Il migliore di tutti, Jack Lemmon, picchia i tasti della macchina, usando espressioni sempre più roboanti. Si dimentica persino del suo imminente matrimonio. E’ lo stesso ticchettio a inebriarlo, a dargli altro carburante per continuare. E’ quello di cui hanno bisogno i giornali di quella Chicago che non si vede mai, racchiusa tutta nella stanza dove bivaccano «gli scribacchini» nell’attesa spasmodica della condanna a morte del giovane anarchico. Hanno fame di sensazioni, di roba forte, sempre più forte. E’ una gara a chi la spara più grossa, a chi smercia la quantità meno modica.
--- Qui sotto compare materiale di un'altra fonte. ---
$ cat src/include/usb_out_consts.svh
`ifndef USB_OUT_CONSTS_SVH
`define USB_OUT_CONSTS_SVH

// Implemented OUT endpoints and the width of an index into them
`define USB_OUT_NUM_EPS 4
`define USB_OUT_EP_W 2

// Largest data payload a single OUT packet may carry
`define USB_OUT_MAX_PKT 32
// Put offset width, log2 of the max packet size
`define USB_OUT_PKT_W 5

// Wait for the host data packet, 17 bit times at 4 clocks per bit
`define USB_OUT_ACK_TIMEOUT 68
// Counter width, wide enough to hold the timeout load value
`define USB_OUT_TMO_W 7

`endif

$ cat src/design/usb_out_pkg.sv
`default_nettype none

`include "usb_out_consts.svh"

package usb_out_pkg;

  // Packet level strobes and fields from the receive decoder
  typedef struct packed {
    logic       pkt_start;
    logic       pkt_end;
    logic       pkt_valid;
    logic [3:0] pid;
    logic [6:0] addr;
    logic [3:0] endp;
  } rx_pkt_t;

  // One received payload byte
  typedef struct packed {
    logic       put;
    logic [7:0] data;
  } rx_byte_t;

  // Endpoint configuration, one bit per implemented endpoint
  typedef struct packed {
    logic [`USB_OUT_NUM_EPS-1:0] enabled;
    logic [`USB_OUT_NUM_EPS-1:0] control;
    logic [`USB_OUT_NUM_EPS-1:0] full;
    logic [`USB_OUT_NUM_EPS-1:0] stall;
  } ep_cfg_t;

  // Byte write towards the endpoint buffer
  typedef struct packed {
    logic                      put;
    logic [`USB_OUT_PKT_W-1:0] offset;
    logic [7:0]                data;
  } ep_put_t;

  // Transaction outcome strobes and the endpoint they refer to
  typedef struct packed {
    logic       newpkt;
    logic       acked;
    logic       rollback;
    logic [3:0] cur_ep;
  } xact_status_t;

  // Handshake request to the transmit path
  typedef struct packed {
    logic       start;
    logic [3:0] pid;
  } tx_req_t;

  // Decoded view of the packet ending this cycle
  typedef struct packed {
    logic                     out_tok;
    logic                     setup_tok;
    logic                     data_pkt;
    logic                     bad_pkt;
    logic                     ep_active;
    logic                     ep_control;
    logic [`USB_OUT_EP_W-1:0] ep_idx;
    logic                     data_pid_odd;
  } rx_dec_t;

endpackage

`default_nettype wire

$ cat src/design/usb_pid_pkg.sv
`default_nettype none

package usb_pid_pkg;

  // Low two bits of a PID give its class
  typedef enum logic [1:0] {
    UsbPidTypeSpecial   = 2'b00,
    UsbPidTypeToken     = 2'b01,
    UsbPidTypeHandshake = 2'b10,
    UsbPidTypeData      = 2'b11
  } usb_pid_type_e;

  // PIDs seen or sent by the OUT engine
  typedef enum logic [3:0] {
    UsbPidOut   = 4'b0001,
    UsbPidIn    = 4'b1001,
    UsbPidSetup = 4'b1101,
    UsbPidData0 = 4'b0011,
    UsbPidData1 = 4'b1011,
    UsbPidAck   = 4'b0010,
    UsbPidNak   = 4'b1010,
    UsbPidStall = 4'b1110
  } usb_pid_e;

endpackage

`default_nettype wire

$ cat src/design/usb_out_data_path.sv
`timescale 1ns/1ps
`default_nettype none

`include "usb_out_consts.svh"

module usb_out_data_path (
  input  logic                        clk_48mhz_i,
  input  logic                        rst_ni,
  input  usb_out_pkg::rx_byte_t       rx_byte_i,
  input  logic                        data_phase_i,
  input  logic                        arm_i,
  input  logic [`USB_OUT_EP_W-1:0]    cur_ep_i,
  input  logic [`USB_OUT_NUM_EPS-1:0] ep_full_i,
  output usb_out_pkg::ep_put_t        put_o,
  output logic                        store_fail_o
);

  import usb_out_pkg::*;

  logic                      put_q;
  logic [7:0]                data_q;
  logic [`USB_OUT_PKT_W-1:0] offset_q;
  logic                      nak_q;
  logic                      advance;

  // Put strobe trails the received byte by one cycle
  always_ff @(posedge clk_48mhz_i or negedge rst_ni) begin
    if (!rst_ni) begin
      put_q <= 1'b0;
    end else begin
      put_q <= data_phase_i && rx_byte_i.put;
    end
  end

  always_ff @(posedge clk_48mhz_i) begin
    if (rx_byte_i.put) begin
      data_q <= rx_byte_i.data;
    end
  end

  ////////////////////////////////////////////////////////////////////////////
  // NAK flag and put offset
  ////////////////////////////////////////////////////////////////////////////

  // Any byte landing on a full endpoint spoils the whole packet
  always_ff @(posedge clk_48mhz_i or negedge rst_ni) begin
    if (!rst_ni) begin
      nak_q <= 1'b0;
    end else if (!data_phase_i) begin
      nak_q <= 1'b0;
    end else if (put_q && ep_full_i[cur_ep_i]) begin
      nak_q <= 1'b1;
    end
  end

  // Stop at all ones, bytes past max packet size are lost
  assign advance = put_q && !nak_q && !(&offset_q);

  always_ff @(posedge clk_48mhz_i or negedge rst_ni) begin
    if (!rst_ni) begin
      offset_q <= '0;
    end else if (arm_i) begin
      offset_q <= '0;
    end else if (data_phase_i && advance) begin
      offset_q <= offset_q + 1'b1;
    end
  end

  assign store_fail_o = nak_q || ep_full_i[cur_ep_i];
  assign put_o        = '{put: put_q, offset: offset_q, data: data_q};

endmodule

`default_nettype wire

$ cat src/design/usb_out_pe.sv
`timescale 1ns/1ps
`default_nettype none

`include "usb_out_consts.svh"

module usb_out_pe (
  input  logic                        clk_48mhz_i,
  input  logic                        rst_ni,
  input  logic                        link_reset_i,
  input  logic [6:0]                  dev_addr_i,
  input  usb_out_pkg::rx_pkt_t        rx_pkt_i,
  input  usb_out_pkg::rx_byte_t       rx_byte_i,
  input  usb_out_pkg::ep_cfg_t        ep_cfg_i,
  output usb_out_pkg::ep_put_t        put_o,
  output usb_out_pkg::xact_status_t   status_o,
  output usb_out_pkg::tx_req_t        tx_o,
  output logic [`USB_OUT_NUM_EPS-1:0] out_setup_o,
  output logic [`USB_OUT_NUM_EPS-1:0] data_toggle_o
);

  import usb_out_pkg::*;

  rx_dec_t                  dec;
  logic [`USB_OUT_EP_W-1:0] cur_ep;
  logic                     data_phase;
  logic                     arm;
  logic                     new_pkt_end;
  logic                     store_fail;
  logic                     bad_toggle;

  // Packet classification, purely combinational
  usb_out_rx_decode u_rx_decode (
    .rx_pkt_i   (rx_pkt_i),
    .dev_addr_i (dev_addr_i),
    .ep_cfg_i   (ep_cfg_i),
    .dec_o      (dec)
  );

  usb_out_toggle u_toggle (
    .clk_48mhz_i   (clk_48mhz_i),
    .rst_ni        (rst_ni),
    .link_reset_i  (link_reset_i),
    .dec_i         (dec),
    .cur_ep_i      (cur_ep),
    .new_pkt_end_i (new_pkt_end),
    .bad_toggle_o  (bad_toggle),
    .data_toggle_o (data_toggle_o),
    .out_setup_o   (out_setup_o)
  );

  // Transaction sequencing and handshakes
  usb_out_xact_fsm u_xact_fsm (
    .clk_48mhz_i   (clk_48mhz_i),
    .rst_ni        (rst_ni),
    .link_reset_i  (link_reset_i),
    .dec_i         (dec),
    .rx_start_i    (rx_pkt_i.pkt_start),
    .bad_toggle_i  (bad_toggle),
    .store_fail_i  (store_fail),
    .ep_cfg_i      (ep_cfg_i),
    .cur_ep_o      (cur_ep),
    .data_phase_o  (data_phase),
    .arm_o         (arm),
    .new_pkt_end_o (new_pkt_end),
    .status_o      (status_o),
    .tx_o          (tx_o)
  );

  usb_out_data_path u_data_path (
    .clk_48mhz_i  (clk_48mhz_i),
    .rst_ni       (rst_ni),
    .rx_byte_i    (rx_byte_i),
    .data_phase_i (data_phase),
    .arm_i        (arm),
    .cur_ep_i     (cur_ep),
    .ep_full_i    (ep_cfg_i.full),
    .put_o        (put_o),
    .store_fail_o (store_fail)
  );

endmodule

`default_nettype wire

$ cat src/design/usb_out_rx_decode.sv
`timescale 1ns/1ps
`default_nettype none

`include "usb_out_consts.svh"

module usb_out_rx_decode (
  input  usb_out_pkg::rx_pkt_t rx_pkt_i,
  input  logic [6:0]           dev_addr_i,
  input  usb_out_pkg::ep_cfg_t ep_cfg_i,
  output usb_out_pkg::rx_dec_t dec_o
);

  import usb_pid_pkg::*;
  import usb_out_pkg::*;

  usb_pid_e                 pid;
  usb_pid_type_e            pid_type;
  logic                     tok_rx;
  logic                     is_data;
  logic                     ep_in_hw;
  logic [`USB_OUT_EP_W-1:0] ep_idx;

  // Enum views of the raw PID
  assign pid      = usb_pid_e'(rx_pkt_i.pid);
  assign pid_type = usb_pid_type_e'(rx_pkt_i.pid[1:0]);

  // Good token addressed to this device
  assign tok_rx = rx_pkt_i.pkt_end && rx_pkt_i.pkt_valid &&
                  (pid_type == UsbPidTypeToken) && (rx_pkt_i.addr == dev_addr_i);

  assign is_data = (pid == UsbPidData0) || (pid == UsbPidData1);

  // Endpoints above the implemented range fold onto index 0
  assign ep_in_hw = {1'b0, rx_pkt_i.endp} < 5'(`USB_OUT_NUM_EPS);
  assign ep_idx   = ep_in_hw ? rx_pkt_i.endp[`USB_OUT_EP_W-1:0] : '0;

  ////////////////////////////////////////////////////////////////////////////
  // Decode result
  ////////////////////////////////////////////////////////////////////////////

  assign dec_o.out_tok   = tok_rx && (pid == UsbPidOut);
  assign dec_o.setup_tok = tok_rx && (pid == UsbPidSetup);
  assign dec_o.data_pkt  = rx_pkt_i.pkt_end && rx_pkt_i.pkt_valid && is_data;
  // Bad CRC or anything valid that is not data
  assign dec_o.bad_pkt   = rx_pkt_i.pkt_end && (!rx_pkt_i.pkt_valid || !is_data);

  // Folded index never counts as active
  assign dec_o.ep_active  = ep_cfg_i.enabled[ep_idx] && ep_in_hw;
  assign dec_o.ep_control = ep_cfg_i.control[ep_idx];
  assign dec_o.ep_idx     = ep_idx;
  // DATA1 has the top PID bit set
  assign dec_o.data_pid_odd = rx_pkt_i.pid[3];

endmodule

`default_nettype wire

$ cat src/design/usb_out_toggle.sv
`timescale 1ns/1ps
`default_nettype none

`include "usb_out_consts.svh"

module usb_out_toggle (
  input  logic                        clk_48mhz_i,
  input  logic                        rst_ni,
  input  logic                        link_reset_i,
  input  usb_out_pkg::rx_dec_t        dec_i,
  input  logic [`USB_OUT_EP_W-1:0]    cur_ep_i,
  input  logic                        new_pkt_end_i,
  output logic                        bad_toggle_o,
  output logic [`USB_OUT_NUM_EPS-1:0] data_toggle_o,
  output logic [`USB_OUT_NUM_EPS-1:0] out_setup_o
);

  import usb_out_pkg::*;

  logic [`USB_OUT_NUM_EPS-1:0] toggle_q;
  logic [`USB_OUT_NUM_EPS-1:0] toggle_d;

  // SETUP restarts the sequence at DATA0
  // Accepted packet advances the current endpoint
  always_comb begin
    toggle_d = toggle_q;
    if (dec_i.setup_tok && dec_i.ep_active) begin
      toggle_d[dec_i.ep_idx] = 1'b0;
    end else if (new_pkt_end_i) begin
      toggle_d[cur_ep_i] = ~toggle_q[cur_ep_i];
    end
  end

  // Link reset wipes every endpoint
  always_ff @(posedge clk_48mhz_i or negedge rst_ni) begin
    if (!rst_ni) begin
      toggle_q <= '0;
    end else if (link_reset_i) begin
      toggle_q <= '0;
    end else begin
      toggle_q <= toggle_d;
    end
  end

  // Flag follows the kind of the last token per endpoint
  always_ff @(posedge clk_48mhz_i or negedge rst_ni) begin
    if (!rst_ni) begin
      out_setup_o <= '0;
    end else if (dec_i.setup_tok && dec_i.ep_active) begin
      out_setup_o[dec_i.ep_idx] <= 1'b1;
    end else if (dec_i.out_tok && dec_i.ep_active) begin
      out_setup_o[dec_i.ep_idx] <= 1'b0;
    end
  end

  // Data PID parity against the stored toggle
  assign bad_toggle_o = dec_i.data_pkt && dec_i.ep_active &&
                        (dec_i.data_pid_odd != toggle_q[dec_i.ep_idx]);

  assign data_toggle_o = toggle_q;

endmodule

`default_nettype wire

$ cat src/design/usb_out_xact_fsm.sv
`timescale 1ns/1ps
`default_nettype none

`include "usb_out_consts.svh"

module usb_out_xact_fsm (
  input  logic                       clk_48mhz_i,
  input  logic                       rst_ni,
  input  logic                       link_reset_i,
  input  usb_out_pkg::rx_dec_t       dec_i,
  input  logic                       rx_start_i,
  input  logic                       bad_toggle_i,
  input  logic                       store_fail_i,
  input  usb_out_pkg::ep_cfg_t       ep_cfg_i,
  output logic [`USB_OUT_EP_W-1:0]   cur_ep_o,
  output logic                       data_phase_o,
  output logic                       arm_o,
  output logic                       new_pkt_end_o,
  output usb_out_pkg::xact_status_t  status_o,
  output usb_out_pkg::tx_req_t       tx_o
);

  import usb_pid_pkg::*;
  import usb_out_pkg::*;

  typedef enum logic [1:0] {
    StIdle,
    StRcvdOut,
    StRcvdDataStart,
    StRcvdDataEnd
  } xact_state_e;

  xact_state_e               state_q;
  xact_state_e               state_d;
  logic [`USB_OUT_TMO_W-1:0] tmo_q;
  logic [`USB_OUT_TMO_W-1:0] tmo_d;
  logic                      xact_start;
  logic                      newpkt_q;
  logic [`USB_OUT_EP_W-1:0]  cur_ep_q;
  // 1 for SETUP, 0 for OUT
  logic                      setup_q;
  logic                      acked;
  logic                      rollback;
  logic                      tx_start;
  logic [3:0]                tx_pid;
  logic                      ep_stalled;

  assign ep_stalled = ep_cfg_i.stall[cur_ep_q];

  ////////////////////////////////////////////////////////////////////////////
  // Next state and handshake choice
  ////////////////////////////////////////////////////////////////////////////

  always_comb begin
    state_d       = state_q;
    tmo_d         = `USB_OUT_TMO_W'(`USB_OUT_ACK_TIMEOUT);
    xact_start    = 1'b0;
    acked         = 1'b0;
    rollback      = 1'b0;
    tx_start      = 1'b0;
    tx_pid        = 4'b0000;
    new_pkt_end_o = 1'b0;

    unique case (state_q)
      StIdle: begin
        // SETUP only counts on a control endpoint
        if (dec_i.ep_active &&
            (dec_i.out_tok || (dec_i.setup_tok && dec_i.ep_control))) begin
          state_d    = StRcvdOut;
          xact_start = 1'b1;
        end
      end

      StRcvdOut: begin
        // Host data must start before the counter runs out
        tmo_d = tmo_q - 1'b1;
        if (rx_start_i) begin
          state_d = StRcvdDataStart;
        end else if (tmo_q == '0) begin
          state_d = StIdle;
        end
      end

      StRcvdDataStart: begin
        if (bad_toggle_i && !ep_stalled) begin
          // Repeat of a packet we already took, so our ACK was lost
          state_d  = StIdle;
          rollback = 1'b1;
          tx_start = 1'b1;
          tx_pid   = UsbPidAck;
        end else if (dec_i.bad_pkt) begin
          // No answer at all on a corrupt packet
          state_d  = StIdle;
          rollback = 1'b1;
        end else if (dec_i.data_pkt) begin
          state_d = StRcvdDataEnd;
        end
      end

      StRcvdDataEnd: begin
        state_d  = StIdle;
        tx_start = 1'b1;
        if (setup_q) begin
          if (store_fail_i) begin
            // SETUP that cannot be stored is dropped silently
            tx_start = 1'b0;
            rollback = 1'b1;
          end else begin
            tx_pid        = UsbPidAck;
            acked         = 1'b1;
            new_pkt_end_o = 1'b1;
          end
        end else if (ep_stalled) begin
          tx_pid = UsbPidStall;
        end else if (store_fail_i) begin
          // Buffer busy, host retries later
          tx_pid   = UsbPidNak;
          rollback = 1'b1;
        end else begin
          tx_pid        = UsbPidAck;
          acked         = 1'b1;
          new_pkt_end_o = 1'b1;
        end
      end

      default: state_d = StIdle;
    endcase
  end

  ////////////////////////////////////////////////////////////////////////////
  // State, timeout and transaction registers
  ////////////////////////////////////////////////////////////////////////////

  always_ff @(posedge clk_48mhz_i or negedge rst_ni) begin
    if (!rst_ni) begin
      state_q <= StIdle;
      tmo_q   <= `USB_OUT_TMO_W'(`USB_OUT_ACK_TIMEOUT);
    end else begin
      state_q <= link_reset_i ? StIdle : state_d;
      tmo_q   <= tmo_d;
    end
  end

  // Endpoint and kind latched when the token is taken
  always_ff @(posedge clk_48mhz_i or negedge rst_ni) begin
    if (!rst_ni) begin
      newpkt_q <= 1'b0;
      cur_ep_q <= '0;
      setup_q  <= 1'b0;
    end else begin
      newpkt_q <= xact_start;
      if (xact_start) begin
        cur_ep_q <= dec_i.ep_idx;
        setup_q  <= dec_i.setup_tok;
      end
    end
  end

  assign cur_ep_o     = cur_ep_q;
  assign arm_o        = (state_q == StRcvdOut);
  assign data_phase_o = (state_q == StRcvdDataStart);

  assign status_o = '{newpkt:   newpkt_q,
                      acked:    acked,
                      rollback: rollback,
                      cur_ep:   {{(4 - `USB_OUT_EP_W){1'b0}}, cur_ep_q}};
  assign tx_o     = '{start: tx_start, pid: tx_pid};

endmodule

`default_nettype wire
Ogni giorno occorre lanciare una bomba, altrimenti i lettori-addicted ti abbandonano e si mettono a cercare altrove la dose quotidiana.
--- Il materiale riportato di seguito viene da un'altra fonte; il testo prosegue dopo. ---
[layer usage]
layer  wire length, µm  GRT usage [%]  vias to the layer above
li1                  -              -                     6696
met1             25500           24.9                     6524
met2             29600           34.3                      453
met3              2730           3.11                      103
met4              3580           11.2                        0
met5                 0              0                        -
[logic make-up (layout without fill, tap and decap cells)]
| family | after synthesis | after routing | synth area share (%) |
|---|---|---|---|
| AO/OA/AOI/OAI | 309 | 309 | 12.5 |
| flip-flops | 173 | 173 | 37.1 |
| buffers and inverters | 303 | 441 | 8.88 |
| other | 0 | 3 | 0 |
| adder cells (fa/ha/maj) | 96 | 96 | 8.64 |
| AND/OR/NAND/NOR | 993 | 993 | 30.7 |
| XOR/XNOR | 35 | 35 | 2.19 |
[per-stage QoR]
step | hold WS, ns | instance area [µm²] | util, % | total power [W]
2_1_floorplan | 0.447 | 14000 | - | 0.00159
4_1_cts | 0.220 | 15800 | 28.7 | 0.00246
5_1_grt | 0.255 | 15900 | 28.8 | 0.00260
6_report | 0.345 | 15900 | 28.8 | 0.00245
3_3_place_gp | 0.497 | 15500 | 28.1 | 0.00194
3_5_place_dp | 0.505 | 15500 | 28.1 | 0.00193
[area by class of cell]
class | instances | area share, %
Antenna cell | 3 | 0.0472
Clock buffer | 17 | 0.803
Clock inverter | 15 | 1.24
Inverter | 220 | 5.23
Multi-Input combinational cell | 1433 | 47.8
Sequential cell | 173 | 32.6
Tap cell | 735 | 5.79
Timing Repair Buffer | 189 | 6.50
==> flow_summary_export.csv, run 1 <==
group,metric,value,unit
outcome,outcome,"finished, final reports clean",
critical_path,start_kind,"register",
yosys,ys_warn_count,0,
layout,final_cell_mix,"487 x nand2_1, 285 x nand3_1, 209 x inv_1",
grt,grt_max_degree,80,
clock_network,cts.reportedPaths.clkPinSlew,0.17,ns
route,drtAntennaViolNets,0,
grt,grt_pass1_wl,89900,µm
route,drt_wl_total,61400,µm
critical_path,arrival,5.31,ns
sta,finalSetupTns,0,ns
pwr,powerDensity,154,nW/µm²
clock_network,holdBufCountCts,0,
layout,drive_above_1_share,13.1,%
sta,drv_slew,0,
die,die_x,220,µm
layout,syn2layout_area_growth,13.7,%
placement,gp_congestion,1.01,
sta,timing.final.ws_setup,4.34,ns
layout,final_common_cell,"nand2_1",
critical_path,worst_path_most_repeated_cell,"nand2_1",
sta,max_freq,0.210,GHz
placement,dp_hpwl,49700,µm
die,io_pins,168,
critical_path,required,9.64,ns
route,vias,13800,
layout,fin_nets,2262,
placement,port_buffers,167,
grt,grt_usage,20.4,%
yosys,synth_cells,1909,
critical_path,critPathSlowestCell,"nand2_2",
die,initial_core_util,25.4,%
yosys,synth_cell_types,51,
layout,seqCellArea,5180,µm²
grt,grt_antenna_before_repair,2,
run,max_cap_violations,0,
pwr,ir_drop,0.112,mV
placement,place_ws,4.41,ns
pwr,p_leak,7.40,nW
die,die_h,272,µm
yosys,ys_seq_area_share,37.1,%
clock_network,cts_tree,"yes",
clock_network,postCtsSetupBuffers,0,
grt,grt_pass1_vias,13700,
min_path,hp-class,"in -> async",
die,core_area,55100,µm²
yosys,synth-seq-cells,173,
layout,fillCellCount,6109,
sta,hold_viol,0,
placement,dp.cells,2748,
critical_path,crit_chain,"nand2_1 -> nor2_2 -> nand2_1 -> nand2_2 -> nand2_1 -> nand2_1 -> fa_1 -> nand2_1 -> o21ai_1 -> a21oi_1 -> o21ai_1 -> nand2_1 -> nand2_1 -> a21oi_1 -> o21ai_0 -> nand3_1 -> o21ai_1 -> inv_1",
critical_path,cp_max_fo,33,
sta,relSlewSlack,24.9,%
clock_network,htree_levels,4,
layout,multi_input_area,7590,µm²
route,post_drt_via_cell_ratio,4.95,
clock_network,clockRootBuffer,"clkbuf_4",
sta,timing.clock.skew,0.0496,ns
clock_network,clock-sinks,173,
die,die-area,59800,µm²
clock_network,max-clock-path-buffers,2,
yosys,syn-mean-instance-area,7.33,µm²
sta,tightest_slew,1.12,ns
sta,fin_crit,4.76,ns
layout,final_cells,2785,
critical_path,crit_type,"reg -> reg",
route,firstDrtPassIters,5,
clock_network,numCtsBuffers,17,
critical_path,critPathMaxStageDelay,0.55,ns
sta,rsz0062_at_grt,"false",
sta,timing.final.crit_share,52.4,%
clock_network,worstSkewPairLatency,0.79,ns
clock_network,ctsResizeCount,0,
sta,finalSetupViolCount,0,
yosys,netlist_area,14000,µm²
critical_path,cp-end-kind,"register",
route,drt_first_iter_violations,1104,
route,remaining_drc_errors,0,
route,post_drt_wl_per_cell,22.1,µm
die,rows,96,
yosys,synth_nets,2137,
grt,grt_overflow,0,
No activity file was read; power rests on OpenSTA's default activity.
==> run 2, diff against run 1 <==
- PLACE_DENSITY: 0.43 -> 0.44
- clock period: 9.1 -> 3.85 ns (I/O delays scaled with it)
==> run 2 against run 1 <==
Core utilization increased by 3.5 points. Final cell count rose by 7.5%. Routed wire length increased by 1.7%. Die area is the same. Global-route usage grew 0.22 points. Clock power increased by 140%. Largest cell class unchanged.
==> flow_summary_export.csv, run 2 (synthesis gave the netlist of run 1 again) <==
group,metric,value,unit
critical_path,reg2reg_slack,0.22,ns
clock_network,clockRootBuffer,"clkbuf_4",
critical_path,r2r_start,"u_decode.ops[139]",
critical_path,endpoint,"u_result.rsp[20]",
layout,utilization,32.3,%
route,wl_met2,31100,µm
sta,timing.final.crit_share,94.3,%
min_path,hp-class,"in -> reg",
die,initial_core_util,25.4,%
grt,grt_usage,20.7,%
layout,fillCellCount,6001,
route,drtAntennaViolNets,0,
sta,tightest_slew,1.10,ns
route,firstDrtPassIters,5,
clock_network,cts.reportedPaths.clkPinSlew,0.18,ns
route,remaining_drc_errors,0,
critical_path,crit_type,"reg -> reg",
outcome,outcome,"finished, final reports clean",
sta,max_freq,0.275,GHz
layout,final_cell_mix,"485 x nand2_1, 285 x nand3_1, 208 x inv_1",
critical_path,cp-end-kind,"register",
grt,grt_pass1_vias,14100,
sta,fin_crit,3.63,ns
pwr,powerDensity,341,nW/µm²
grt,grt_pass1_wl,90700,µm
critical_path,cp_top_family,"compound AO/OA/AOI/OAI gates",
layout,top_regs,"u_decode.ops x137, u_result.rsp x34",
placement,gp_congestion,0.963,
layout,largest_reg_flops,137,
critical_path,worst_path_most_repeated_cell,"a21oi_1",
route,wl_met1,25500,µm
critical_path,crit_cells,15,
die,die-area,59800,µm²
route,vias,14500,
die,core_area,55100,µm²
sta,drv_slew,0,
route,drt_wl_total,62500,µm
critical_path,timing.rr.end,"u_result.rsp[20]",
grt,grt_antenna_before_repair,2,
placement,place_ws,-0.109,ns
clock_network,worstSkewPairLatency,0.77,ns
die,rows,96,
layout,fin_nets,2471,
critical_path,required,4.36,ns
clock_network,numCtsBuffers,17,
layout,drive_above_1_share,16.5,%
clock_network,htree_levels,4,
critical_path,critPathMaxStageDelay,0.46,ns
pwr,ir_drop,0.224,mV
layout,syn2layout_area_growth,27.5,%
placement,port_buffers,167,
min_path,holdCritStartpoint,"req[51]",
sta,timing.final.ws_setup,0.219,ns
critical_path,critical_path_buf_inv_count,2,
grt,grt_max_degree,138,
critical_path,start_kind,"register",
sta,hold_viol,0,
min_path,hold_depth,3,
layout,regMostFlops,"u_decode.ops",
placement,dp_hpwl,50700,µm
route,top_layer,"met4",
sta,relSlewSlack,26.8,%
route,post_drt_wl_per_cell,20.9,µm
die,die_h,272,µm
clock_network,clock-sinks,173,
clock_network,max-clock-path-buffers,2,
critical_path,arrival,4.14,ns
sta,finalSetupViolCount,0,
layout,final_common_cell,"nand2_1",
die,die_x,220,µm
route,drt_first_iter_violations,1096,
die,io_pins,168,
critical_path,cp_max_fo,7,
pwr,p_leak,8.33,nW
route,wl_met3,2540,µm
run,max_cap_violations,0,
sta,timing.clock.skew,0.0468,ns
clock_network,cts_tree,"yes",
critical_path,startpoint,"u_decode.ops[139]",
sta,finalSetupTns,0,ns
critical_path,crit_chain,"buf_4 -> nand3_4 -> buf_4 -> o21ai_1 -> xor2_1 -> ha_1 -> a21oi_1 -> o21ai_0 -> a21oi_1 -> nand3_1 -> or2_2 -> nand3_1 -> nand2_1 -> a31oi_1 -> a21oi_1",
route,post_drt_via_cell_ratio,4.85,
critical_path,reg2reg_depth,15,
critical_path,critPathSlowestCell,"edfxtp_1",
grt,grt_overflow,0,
Cultura, geopolitica, guerre, religioni, commerci, scienza, soldi, premi Nobel… niente vale sul mercato come lo sputtanamento di un nemico. I segugi si scatenano ed ecco che Gary Hart perde la nomination alla presidenza americana per una foto con l’amica in barca e Clinton dimezza il suo potere a causa della stagista. In qualche caso è sufficiente ipotizzare lo scatenamento di detti segugi, un giochino tipo gatto-topo condotto con il sorriso sulle labbra – vero sadismo – e il botto si è ottenuto lo stesso, copie esaurite e lettori placati (con la foglia di fico già utilizzata: tra un giorno, un mese, un anno si possono presentare le scuse).
Sputtanare o minacciare di farlo sono ormai la stessa cosa. Il principio che regge il gioco (appunto «è la stampa bellezza») è che ciascuna persona ha almeno un difetto o un segreto, ha fatto qualcosa di sbagliato, ceduto alla tentazione, infranto una legge formale e/o morale. Messo in pagina in un certo modo ogni limite, ogni mancanza, ogni peccato può essere tramutato in scandalo e vergogna. Un po’ di tasti pigiati e la carrozza si trasforma in una zucca esposta al pubblico ludibrio. Ma alla fine quella di «Prima Pagina» è una morale triste: tanto lavoro e tante energie sprecate così? Per pubblicare una intercettazione telefonica o un verbale di tribunale? Persino a Chicago si potrebbe fare qualcosa di meglio.